The opinion of the court was delivered by: Ricardo M. Urbina United States District Judge

Document Nos. 12, 13




This matter comes before the court on the parties' cross motions for summary judgment. The plaintiff is a hospital that facilitates and operates a skilled nursing facility ("SNF"). The defendant, the Secretary of the United States Department of Health and Human Services, is responsible for the administration of the Medicare program, including reimbursing SNFs for reasonable costs incurred in treating Medicare patients. The plaintiff alleges that the defendant denied it approximately $500,000 in reasonable costs in 1991 and 1992 when he refused to recognize as timely its exception requests to revised notices of program reimbursement ("NPRs"). Because the court gives substantial deference to the defendant's decision and because the plaintiff has not shown that the defendant violated the Administrative Appeals Act ("APA"), it grants the defendant's motion for summary judgment.
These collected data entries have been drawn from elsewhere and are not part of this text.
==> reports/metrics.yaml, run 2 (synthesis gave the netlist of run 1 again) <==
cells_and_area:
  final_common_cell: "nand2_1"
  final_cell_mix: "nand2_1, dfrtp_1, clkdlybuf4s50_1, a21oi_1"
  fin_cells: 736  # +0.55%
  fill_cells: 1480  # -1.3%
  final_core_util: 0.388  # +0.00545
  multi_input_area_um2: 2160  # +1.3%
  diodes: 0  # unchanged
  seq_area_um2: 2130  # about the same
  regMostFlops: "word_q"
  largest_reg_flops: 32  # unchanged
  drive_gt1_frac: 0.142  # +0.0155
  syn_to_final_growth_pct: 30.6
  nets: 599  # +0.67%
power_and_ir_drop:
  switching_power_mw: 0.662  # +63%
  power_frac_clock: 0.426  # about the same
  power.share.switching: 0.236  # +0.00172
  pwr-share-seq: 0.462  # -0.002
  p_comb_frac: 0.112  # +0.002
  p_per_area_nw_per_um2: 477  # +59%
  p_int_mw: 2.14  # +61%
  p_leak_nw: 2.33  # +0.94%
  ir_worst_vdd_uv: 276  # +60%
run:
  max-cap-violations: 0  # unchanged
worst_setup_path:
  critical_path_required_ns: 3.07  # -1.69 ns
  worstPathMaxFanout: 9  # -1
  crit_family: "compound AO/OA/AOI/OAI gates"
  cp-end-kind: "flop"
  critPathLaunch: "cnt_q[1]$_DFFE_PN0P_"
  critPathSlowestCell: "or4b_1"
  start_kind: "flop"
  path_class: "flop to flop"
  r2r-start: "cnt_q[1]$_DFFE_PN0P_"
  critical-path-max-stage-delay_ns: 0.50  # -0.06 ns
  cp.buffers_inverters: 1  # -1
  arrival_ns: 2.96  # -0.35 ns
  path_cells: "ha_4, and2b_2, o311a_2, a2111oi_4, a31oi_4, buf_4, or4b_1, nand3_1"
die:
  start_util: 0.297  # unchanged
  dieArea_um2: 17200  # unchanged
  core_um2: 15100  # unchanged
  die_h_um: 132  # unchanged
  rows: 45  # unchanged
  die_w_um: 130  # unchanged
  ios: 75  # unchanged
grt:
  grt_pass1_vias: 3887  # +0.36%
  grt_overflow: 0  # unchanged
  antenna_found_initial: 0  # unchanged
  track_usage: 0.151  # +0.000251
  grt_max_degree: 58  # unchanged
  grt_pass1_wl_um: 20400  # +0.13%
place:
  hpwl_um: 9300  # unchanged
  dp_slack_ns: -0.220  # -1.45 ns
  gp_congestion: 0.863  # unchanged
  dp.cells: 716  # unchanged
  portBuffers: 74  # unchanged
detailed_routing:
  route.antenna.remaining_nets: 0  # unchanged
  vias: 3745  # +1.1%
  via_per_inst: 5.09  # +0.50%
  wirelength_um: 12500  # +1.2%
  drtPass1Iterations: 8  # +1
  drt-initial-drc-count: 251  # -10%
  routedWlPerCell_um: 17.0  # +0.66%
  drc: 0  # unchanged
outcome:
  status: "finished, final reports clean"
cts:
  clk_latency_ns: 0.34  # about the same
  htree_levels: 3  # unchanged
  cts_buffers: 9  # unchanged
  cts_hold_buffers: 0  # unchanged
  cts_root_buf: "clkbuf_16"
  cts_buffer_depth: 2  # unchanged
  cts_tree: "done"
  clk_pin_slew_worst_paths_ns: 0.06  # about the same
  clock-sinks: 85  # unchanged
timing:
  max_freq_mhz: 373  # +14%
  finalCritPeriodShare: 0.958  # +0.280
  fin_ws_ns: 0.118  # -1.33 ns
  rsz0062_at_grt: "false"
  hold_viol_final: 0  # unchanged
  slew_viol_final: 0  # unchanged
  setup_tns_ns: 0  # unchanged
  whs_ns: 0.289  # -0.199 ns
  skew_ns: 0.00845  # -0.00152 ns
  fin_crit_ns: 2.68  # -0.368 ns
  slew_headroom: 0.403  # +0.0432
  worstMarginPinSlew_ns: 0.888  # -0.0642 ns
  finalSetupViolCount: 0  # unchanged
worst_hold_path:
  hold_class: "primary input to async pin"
### src/rtl/ftdi_rx_reader_if.sv
// FT600 read-side bus bundle: FTDI pins, FWFT stream and status.
// master = ftdi_rx_reader, slave = the consumer/host model that drives the inputs.
interface ftdi_rx_reader_if #(
  parameter int DATA_W = 32,
  parameter int BE_W   = 4
);
  logic              rxf_n_in;
  logic [DATA_W-1:0] data_in;
  logic [BE_W-1:0]   be_in;
  logic              rd_n_out;
  logic              oe_n_out;
  logic [DATA_W-1:0] m_data_out;
  logic [BE_W-1:0]   m_be_out;
  logic              m_valid_out;
  logic              m_ready_in;
  logic              busy_out;
  logic              overflow_out;
  logic [31:0]       rx_words_out;

  modport master (
    input  rxf_n_in, data_in, be_in, m_ready_in,
    output rd_n_out, oe_n_out, m_data_out, m_be_out, m_valid_out,
           busy_out, overflow_out, rx_words_out
  );

  modport slave (
    output rxf_n_in, data_in, be_in, m_ready_in,
    input  rd_n_out, oe_n_out, m_data_out, m_be_out, m_valid_out,
           busy_out, overflow_out, rx_words_out
  );
endinterface
## config.mk

```make
export PLATFORM = sky130hd
export DESIGN_NAME = keypad_scanner
export DESIGN_NICKNAME = d
export VERILOG_FILES = /design/src/rtl/keypad_pkg.sv /design/src/rtl/keypad_col_timer.sv /design/src/rtl/keypad_scanner.sv
export SDC_FILE = /design/constraint.sdc
export NUM_CORES = 1
export LEC_CHECK = 0
export ABC_AREA = 1
export BUFFER_PORTS_ARGS = -buffer_cell sky130_fd_sc_hd__buf_2
export CAP_MARGIN = 0
export CORE_MARGIN = 2
export CORE_UTILIZATION = 45
export DETAILED_ROUTE_END_ITERATION = 8
export HOLD_SLACK_MARGIN = 0.03
export PLACE_DENSITY_LB_ADDON = 0.15
export SKIP_CTS_REPAIR_TIMING = 1
export SLEW_MARGIN = 20
export SYNTH_ARGS = -nofsm -noshare
export SYNTH_HDL_FRONTEND = slang
export SYNTH_SLANG_ARGS = --single-unit
```

## constraint.sdc

```tcl
create_clock -name CLK -period 1.8 [get_ports CLK]
set_clock_uncertainty 0.05 [all_clocks]
set_input_delay 0.27 -clock CLK [delete_from_list [all_inputs] [get_ports CLK]]
set_output_delay 0.27 -clock CLK [all_outputs]
set_load 0.1 [all_outputs]
```

## src/rtl/keypad_pkg.sv

```systemverilog
// Shared types and constants for the 4x4 matrix keypad scanner.
package keypad_pkg;

    localparam int NUM_COLS = 4;
    localparam int NUM_ROWS = 4;
    localparam int CODE_W   = 4;

    typedef enum logic [1:0] {
        ST_SCAN     = 2'd0,
        ST_DEBOUNCE = 2'd1,
        ST_HELD     = 2'd2,
        ST_RELEASE  = 2'd3
    } state_t;

    // Rows are active-low; the lowest-numbered low row wins.
    function automatic logic [1:0] lowest_low_row(input logic [NUM_ROWS-1:0] rows_n);
        logic [1:0] idx;
        idx = 2'd0;
        for (int r = NUM_ROWS - 1; r >= 0; r--) begin
            if (!rows_n[r]) idx = 2'(r);
        end
        return idx;
    endfunction

endpackage

```

## src/rtl/keypad_col_timer.sv

```systemverilog
// Column period divider: strobes o_sample on the last cycle of each column
// period and steps the column there unless i_hold is asserted.
module keypad_col_timer
    import keypad_pkg::*;
#(
    parameter int SCAN_DIV = 1024
) (
    input  logic       i_clk,
    input  logic       i_rst,
    input  logic       i_hold,
    output logic [1:0] o_col,
    output logic       o_sample
);

    localparam int DW = $clog2(SCAN_DIV);

    logic [DW-1:0] r_div;
    logic [1:0]    r_col;

    assign o_sample = (r_div == DW'(SCAN_DIV - 1));
    assign o_col    = r_col;

    always_ff @(posedge i_clk) begin
        if (i_rst) begin
            r_div <= '0;
            r_col <= 2'd0;
        end else begin
            if (o_sample) r_div <= '0;
            else          r_div <= r_div + DW'(1);

            if (o_sample && !i_hold) begin
                if (r_col == 2'(NUM_COLS - 1)) r_col <= 2'd0;
                else                           r_col <= r_col + 2'd1;
            end
        end
    end

endmodule

```

## src/rtl/keypad_scanner.sv

```systemverilog
// 4x4 keypad scanner: column scan, debounced press/release, one-cycle
// key_valid pulse with row*4+col code.
module keypad_scanner
    import keypad_pkg::*;
#(
    parameter int SCAN_DIV = 1024,
    parameter int DEBOUNCE = 8
) (
    input  logic              CLK,
    input  logic              RST,
    output logic [3:0]        col_out,
    input  logic [3:0]        row_in,
    output logic              key_valid,
    output logic [CODE_W-1:0] key_code,
    output logic              key_down,
    output state_t            o_dbg_state
);

    localparam int            CW       = (DEBOUNCE < 2) ? 1 : $clog2(DEBOUNCE + 1);
    localparam logic [CW-1:0] DEB_LAST = CW'(DEBOUNCE);

    logic [3:0]        r_sync1, r_sync2;
    state_t            r_state;
    logic [CW-1:0]     r_count;
    logic [1:0]        r_row;
    logic              r_key_valid;
    logic [CODE_W-1:0] r_key_code;
    logic              r_key_down;

    logic [1:0]    w_col;
    logic          w_sample;
    state_t        w_next_state;
    logic [CW-1:0] w_count_next;
    logic [1:0]    w_row_next;
    logic [CW-1:0] w_count_inc;
    logic          w_count_done;
    logic          w_any_low;
    logic          w_cap_low;
    logic          w_accept;
    logic          w_release_done;
    logic          w_advance;

    keypad_col_timer #(.SCAN_DIV(SCAN_DIV)) u_col_timer (
        .i_clk    (CLK),
        .i_rst    (RST),
        .i_hold   (!w_advance),
        .o_col    (w_col),
        .o_sample (w_sample)
    );

    assign w_any_low    = (r_sync2 != 4'hF);
    assign w_cap_low    = !r_sync2[r_row];
    assign w_count_inc  = r_count + CW'(1);
    assign w_count_done = (w_count_inc == DEB_LAST);

    // State register, synchronizer and registered outputs.
    always_ff @(posedge CLK) begin
        if (RST) begin
            r_sync1     <= 4'hF;
            r_sync2     <= 4'hF;
            r_state     <= ST_SCAN;
            r_count     <= '0;
            r_row       <= 2'd0;
            r_key_valid <= 1'b0;
            r_key_code  <= '0;
            r_key_down  <= 1'b0;
        end else begin
            r_sync1     <= row_in;
            r_sync2     <= r_sync1;
            r_state     <= w_next_state;
            r_count     <= w_count_next;
            r_row       <= w_row_next;
            r_key_valid <= w_accept;
            if (w_accept)            r_key_code <= {w_row_next, w_col};
            if (w_accept)            r_key_down <= 1'b1;
            else if (w_release_done) r_key_down <= 1'b0;
        end
    end

    // Next-state logic; every decision is taken only at the sample point.
    always_comb begin
        w_next_state = r_state;
        w_count_next = r_count;
        w_row_next   = r_row;
        if (w_sample) begin
            case (r_state)
                ST_SCAN: begin
                    if (w_any_low) begin
                        w_row_next   = lowest_low_row(r_sync2);
                        w_count_next = CW'(1);
                        if (DEBOUNCE == 1) w_next_state = ST_HELD;
                        else               w_next_state = ST_DEBOUNCE;
                    end
                end
                ST_DEBOUNCE: begin
                    if (!w_cap_low) begin
                        w_next_state = ST_SCAN;
                        w_count_next = '0;
                    end else begin
                        w_count_next = w_count_inc;
                        if (w_count_done) w_next_state = ST_HELD;
                    end
                end
                ST_HELD: begin
                    if (!w_cap_low) begin
                        w_count_next = CW'(1);
                        if (DEBOUNCE == 1) w_next_state = ST_SCAN;
                        else               w_next_state = ST_RELEASE;
                    end
                end
                ST_RELEASE: begin
                    if (w_cap_low) begin
                        w_next_state = ST_HELD;
                    end else begin
                        w_count_next = w_count_inc;
                        if (w_count_done) w_next_state = ST_SCAN;
                    end
                end
                default: w_next_state = ST_SCAN;
            endcase
        end
    end

    // Output decode: press accept, release complete, column advance.
    always_comb begin
        w_accept       = 1'b0;
        w_release_done = 1'b0;
        w_advance      = 1'b0;
        if (w_sample) begin
            w_accept       = (w_next_state == ST_HELD) &&
                             (r_state == ST_SCAN || r_state == ST_DEBOUNCE);
            w_release_done = (w_next_state == ST_SCAN) &&
                             (r_state == ST_HELD || r_state == ST_RELEASE);
            w_advance      = (w_next_state == ST_SCAN);
        end
    end

    assign col_out     = ~(4'b0001 << w_col);
    assign key_valid   = r_key_valid;
    assign key_code    = r_key_code;
    assign key_down    = r_key_down;
    assign o_dbg_state = r_state;

endmodule

```
`src/rtl/silife_max7219_pkg.sv`:
```
// -----------------------------------------------------------------------------
// silife_max7219_pkg
// Definitions shared by the SiLife MAX7219 driver and its receive-side model:
// register address map, SPI word width, the sink FSM state encoding and small
// helpers that split a 16-bit MAX7219 word into its address and data fields.
// -----------------------------------------------------------------------------
package silife_max7219_pkg;

  localparam int WORD_W = 16;

  localparam logic [3:0] ADDR_NOOP      = 4'h0;
  localparam logic [3:0] ADDR_DIGIT0    = 4'h1;
  localparam logic [3:0] ADDR_DIGIT1    = 4'h2;
  localparam logic [3:0] ADDR_DIGIT2    = 4'h3;
  localparam logic [3:0] ADDR_DIGIT3    = 4'h4;
  localparam logic [3:0] ADDR_DIGIT4    = 4'h5;
  localparam logic [3:0] ADDR_DIGIT5    = 4'h6;
  localparam logic [3:0] ADDR_DIGIT6    = 4'h7;
  localparam logic [3:0] ADDR_DIGIT7    = 4'h8;
  localparam logic [3:0] ADDR_DECODE    = 4'h9;
  localparam logic [3:0] ADDR_INTENSITY = 4'hA;
  localparam logic [3:0] ADDR_SCANLIMIT = 4'hB;
  localparam logic [3:0] ADDR_SHUTDOWN  = 4'hC;
  localparam logic [3:0] ADDR_TEST      = 4'hF;

  typedef enum logic [1:0] {
    ST_IDLE  = 2'd0,
    ST_SHIFT = 2'd1,
    ST_LOAD  = 2'd2
  } state_e;

  // Register address lives in bits [11:8]; bits [15:12] are don't-care.
  function automatic logic [3:0] word_addr(input logic [WORD_W-1:0] w);
    return w[11:8];
  endfunction

  function automatic logic [7:0] word_data(input logic [WORD_W-1:0] w);
    return w[7:0];
  endfunction

  // Digit registers are addressed 1..8; map to array index 0..7.
  function automatic logic [2:0] digit_index(input logic [3:0] addr);
    logic [3:0] idx;
    idx = addr - 4'd1;
    return idx[2:0];
  endfunction

endpackage

```
`src/rtl/silife_max7219_sink_if.sv`:
```
// -----------------------------------------------------------------------------
// silife_max7219_sink_if
// Bundles the SPI pins and the pixel read port of the MAX7219 chain model.
//   i_cs, i_sck, i_mosi : 3-wire SPI from the driver (asynchronous to clk)
//   i_row               : row index for the read port
//   o_row               : lit pixels of the selected row, 8 bits per chip
//   o_enabled           : per-chip shutdown bit (1 = display on)
//   o_load              : one-cycle pulse, valid frame latched
//   o_frame_error       : one-cycle pulse, frame discarded
// master = driver / test side, slave = sink model.
// -----------------------------------------------------------------------------
interface silife_max7219_sink_if #(
  parameter int CHIPS = 4
);
  logic               i_cs;
  logic               i_sck;
  logic               i_mosi;
  logic [2:0]         i_row;
  logic [8*CHIPS-1:0] o_row;
  logic [CHIPS-1:0]   o_enabled;
  logic               o_load;
  logic               o_frame_error;

  modport master (
    output i_cs, i_sck, i_mosi, i_row,
    input  o_row, o_enabled, o_load, o_frame_error
  );

  modport slave (
    input  i_cs, i_sck, i_mosi, i_row,
    output o_row, o_enabled, o_load, o_frame_error
  );
endinterface

```
`src/rtl/silife_spi_sampler.sv`:
```
// -----------------------------------------------------------------------------
// silife_spi_sampler
// Oversamples the SPI pins with clk: 2-flop synchronizers on all three pins,
// a third flop on CS/SCK for edge detection, the chain-wide shift register and
// the modulo-16 bit counter used to judge frame validity.
//   clk, reset   : system clock, async active-low reset
//   i_cs/i_sck/i_mosi : raw SPI pins
//   clear        : hold counter and 'any' cleared (FSM idle)
//   shift_en     : accept SCK rising edges (FSM shifting)
//   frame        : shift register contents, last word in the low bits
//   cs_fall/cs_rise : synchronized CS edge pulses
//   frame_ok     : at least one bit and a whole number of 16-bit words
//   frame_bad    : at least one bit but not a whole number of words
// -----------------------------------------------------------------------------
module silife_spi_sampler
  import silife_max7219_pkg::*;
#(
  parameter int CHIPS = 4
) (
  input  logic                    clk,
  input  logic                    reset,
  input  logic                    i_cs,
  input  logic                    i_sck,
  input  logic                    i_mosi,
  input  logic                    clear,
  input  logic                    shift_en,
  output logic [WORD_W*CHIPS-1:0] frame,
  output logic                    cs_fall,
  output logic                    cs_rise,
  output logic                    frame_ok,
  output logic                    frame_bad
);

  logic [2:0]              cs_sync_r;
  logic [2:0]              sck_sync_r;
  logic [1:0]              mosi_sync_r;
  logic [WORD_W*CHIPS-1:0] shift_r;
  logic [3:0]              cnt_r;
  logic                    any_r;
  logic                    sck_rise_s;
  logic                    shift_now_s;

  // CS synchronizer resets low so a CS already low at reset release produces
  // no falling edge until it has first been seen high.
  always_ff @(posedge clk or negedge reset) begin
    if (!reset) begin
      cs_sync_r   <= 3'b000;
      sck_sync_r  <= 3'b000;
      mosi_sync_r <= 2'b00;
    end else begin
      cs_sync_r   <= {cs_sync_r[1:0], i_cs};
      sck_sync_r  <= {sck_sync_r[1:0], i_sck};
      mosi_sync_r <= {mosi_sync_r[0], i_mosi};
    end
  end

  assign cs_fall    = cs_sync_r[2] & ~cs_sync_r[1];
  assign cs_rise    = ~cs_sync_r[2] & cs_sync_r[1];
  assign sck_rise_s = ~sck_sync_r[2] & sck_sync_r[1];
  // An SCK edge coinciding with the CS rise is not part of the frame.
  assign shift_now_s = shift_en & sck_rise_s & ~cs_rise;

  // Shift register and bit counter; old bits fall off the MSB end.
  always_ff @(posedge clk or negedge reset) begin
    if (!reset) begin
      shift_r <= '0;
      cnt_r   <= 4'd0;
      any_r   <= 1'b0;
    end else if (clear) begin
      cnt_r   <= 4'd0;
      any_r   <= 1'b0;
    end else if (shift_now_s) begin
      shift_r <= {shift_r[WORD_W*CHIPS-2:0], mosi_sync_r[1]};
      cnt_r   <= cnt_r + 4'd1;
      any_r   <= 1'b1;
    end else begin
      shift_r <= shift_r;
    end
  end

  assign frame     = shift_r;
  assign frame_ok  = any_r & (cnt_r == 4'd0);
  assign frame_bad = any_r & (cnt_r != 4'd0);

endmodule

```
`src/rtl/silife_max7219_sink.sv`:
```
// -----------------------------------------------------------------------------
// silife_max7219_sink
// Receive-side model of a daisy chain of CHIPS MAX7219 8x8 drivers. Decodes
// each completed SPI chain frame into per-chip register writes and exposes the
// resulting pixel image through a combinational row read port.
//   clk   : system clock, at least 4x the SCK rate
//   reset : asynchronous active-low reset
//   bus   : slave side of silife_max7219_sink_if (SPI pins, read port, pulses)
// -----------------------------------------------------------------------------
module silife_max7219_sink
  import silife_max7219_pkg::*;
#(
  parameter int CHIPS = 4
) (
  input  logic                  clk,
  input  logic                  reset,
  silife_max7219_sink_if.slave  bus
);

  state_e                  state_r;
  state_e                  state_n_s;
  logic [WORD_W*CHIPS-1:0] frame_s;
  logic [WORD_W-1:0]       words_s [CHIPS];
  logic                    cs_fall_s;
  logic                    cs_rise_s;
  logic                    frame_ok_s;
  logic                    frame_bad_s;
  logic [7:0]              digit_r [CHIPS][8];
  logic [2:0]              scan_limit_r [CHIPS];
  logic [CHIPS-1:0]        shutdown_r;
  logic [CHIPS-1:0]        test_r;
  logic                    load_r;
  logic                    err_r;
  logic [8*CHIPS-1:0]      row_s;

  silife_spi_sampler #(.CHIPS(CHIPS)) u_sampler (
    .clk       (clk),
    .reset     (reset),
    .i_cs      (bus.i_cs),
    .i_sck     (bus.i_sck),
    .i_mosi    (bus.i_mosi),
    .clear     (state_r == ST_IDLE),
    .shift_en  (state_r == ST_SHIFT),
    .frame     (frame_s),
    .cs_fall   (cs_fall_s),
    .cs_rise   (cs_rise_s),
    .frame_ok  (frame_ok_s),
    .frame_bad (frame_bad_s)
  );

  // FSM state register.
  always_ff @(posedge clk or negedge reset) begin
    if (!reset) begin
      state_r <= ST_IDLE;
    end else begin
      state_r <= state_n_s;
    end
  end

  // FSM next-state logic.
  always_comb begin
    state_n_s = state_r;
    case (state_r)
      ST_IDLE: begin
        if (cs_fall_s) begin
          state_n_s = ST_SHIFT;
        end else begin
          state_n_s = ST_IDLE;
        end
      end
      ST_SHIFT: begin
        if (cs_rise_s) begin
          state_n_s = ST_LOAD;
        end else begin
          state_n_s = ST_SHIFT;
        end
      end
      ST_LOAD: state_n_s = ST_IDLE;
      default: state_n_s = ST_IDLE;
    endcase
  end

  // Chip k owns word k of the frame; chip 0 holds the last word shifted.
  always_comb begin
    for (int k = 0; k < CHIPS; k++) begin
      words_s[k] = frame_s[WORD_W*k +: WORD_W];
    end
  end

  // Register file update and result pulses on the LOAD cycle.
  always_ff @(posedge clk or negedge reset) begin
    if (!reset) begin
      for (int k = 0; k < CHIPS; k++) begin
        for (int d = 0; d < 8; d++) begin
          digit_r[k][d] <= 8'h00;
        end
        scan_limit_r[k] <= 3'd0;
      end
      shutdown_r <= '0;
      test_r     <= '0;
      load_r     <= 1'b0;
      err_r      <= 1'b0;
    end else begin
      load_r <= 1'b0;
      err_r  <= 1'b0;
      if (state_r == ST_LOAD) begin
        if (frame_ok_s) begin
          load_r <= 1'b1;
          for (int k = 0; k < CHIPS; k++) begin
            case (word_addr(words_s[k]))
              ADDR_DIGIT0, ADDR_DIGIT1, ADDR_DIGIT2, ADDR_DIGIT3,
              ADDR_DIGIT4, ADDR_DIGIT5, ADDR_DIGIT6, ADDR_DIGIT7:
                digit_r[k][digit_index(word_addr(words_s[k]))] <= word_data(words_s[k]);
              ADDR_SCANLIMIT: scan_limit_r[k] <= word_data(words_s[k])
                                                 & 8'h07 ? word_data(words_s[k]) >> 0 : 3'd0;
              ADDR_SHUTDOWN:  shutdown_r[k] <= word_data(words_s[k]) & 8'h01 ? 1'b1 : 1'b0;
              ADDR_TEST:      test_r[k]     <= word_data(words_s[k]) & 8'h01 ? 1'b1 : 1'b0;
              default: ;
            endcase
          end
        end else if (frame_bad_s) begin
          err_r <= 1'b1;
        end else begin
          err_r <= 1'b0;
        end
      end
    end
  end

  // Row read mux; output byte c shows chip CHIPS-1-c.
  always_comb begin
    row_s = '0;
    for (int c = 0; c < CHIPS; c++) begin
      if (test_r[CHIPS-1-c]) begin
        row_s[8*c +: 8] = 8'hFF;
      end else if (!shutdown_r[CHIPS-1-c] || (bus.i_row > scan_limit_r[CHIPS-1-c])) begin
        row_s[8*c +: 8] = 8'h00;
      end else begin
        row_s[8*c +: 8] = digit_r[CHIPS-1-c][bus.i_row];
      end
    end
  end

  assign bus.o_row         = row_s;
  assign bus.o_enabled     = shutdown_r;
  assign bus.o_load        = load_r;
  assign bus.o_frame_error = err_r;

endmodule

```
`src/flat_wrapper.sv`:
```
// flat-port wrapper written by rule: the top's interface ports become plain ports
module silife_max7219_sink_flat import silife_max7219_pkg::*;
#(
  parameter int CHIPS = 4
)
  (clk, reset, bus_i_cs, bus_i_sck, bus_i_mosi, bus_i_row, bus_o_row, bus_o_enabled, bus_o_load, bus_o_frame_error);
  silife_max7219_sink_if #(.CHIPS(CHIPS)) bus_i ();
  input  logic clk;
  input  logic reset;
  input wire logic [$bits(bus_i.i_cs)-1:0] bus_i_cs;
  input wire logic [$bits(bus_i.i_sck)-1:0] bus_i_sck;
  input wire logic [$bits(bus_i.i_mosi)-1:0] bus_i_mosi;
  input wire logic [$bits(bus_i.i_row)-1:0] bus_i_row;
  output wire logic [$bits(bus_i.o_row)-1:0] bus_o_row;
  output wire logic [$bits(bus_i.o_enabled)-1:0] bus_o_enabled;
  output wire logic [$bits(bus_i.o_load)-1:0] bus_o_load;
  output wire logic [$bits(bus_i.o_frame_error)-1:0] bus_o_frame_error;
  assign bus_i.i_cs = bus_i_cs;
  assign bus_i.i_sck = bus_i_sck;
  assign bus_i.i_mosi = bus_i_mosi;
  assign bus_i.i_row = bus_i_row;
  assign bus_o_row = bus_i.o_row;
  assign bus_o_enabled = bus_i.o_enabled;
  assign bus_o_load = bus_i.o_load;
  assign bus_o_frame_error = bus_i.o_frame_error;
  silife_max7219_sink #(.CHIPS(CHIPS)) u_core (.clk(clk), .reset(reset), .bus(bus_i));
endmodule
```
Medicare is a federal health insurance program covering patients who are at least 65 years of age and are disabled. 42 U.S.C. § 1395i-2(a). The plaintiff provides SNF services to Medicare patients. Compl. ¶ 6. These services are covered under the Medicare statute. 42 U.S.C. § 1395d(a)(2). The defendant is responsible for determining the amounts payable to SNFs for providing these services to Medicare patients. 42 U.S.C. § 1395g(a). The defendant delegates management of the Medicare program to the Centers for Medicare and Medicaid Services ("CMS"),*fn1 an agency within the Department of Health and Human Services. 42 C.F.R. §§ 405.500, et seq. In addition, the defendant contracts with private organizations to act as fiscal intermediaries charged with making initial reimbursement determinations. 42 U.S.C. § 1395h(a); 42 C.F.R. § 400.202. SNFs are eligible to receive reimbursement for reasonable costs expended in providing services to Medicare patients. 42 U.S.C. § 1395d(a)(2). A "reasonable cost" is a cost "actually incurred, excluding therefrom any part of incurred cost found to be unnecessary in the efficient delivery of needed health services." 42 U.S.C. § 1395x(v)(1)(A). To assist in determining reasonable costs, Congress authorized the defendant to establish routine per diem cost limits ("cost limits") above which SNFs may not receive reimbursement. Id.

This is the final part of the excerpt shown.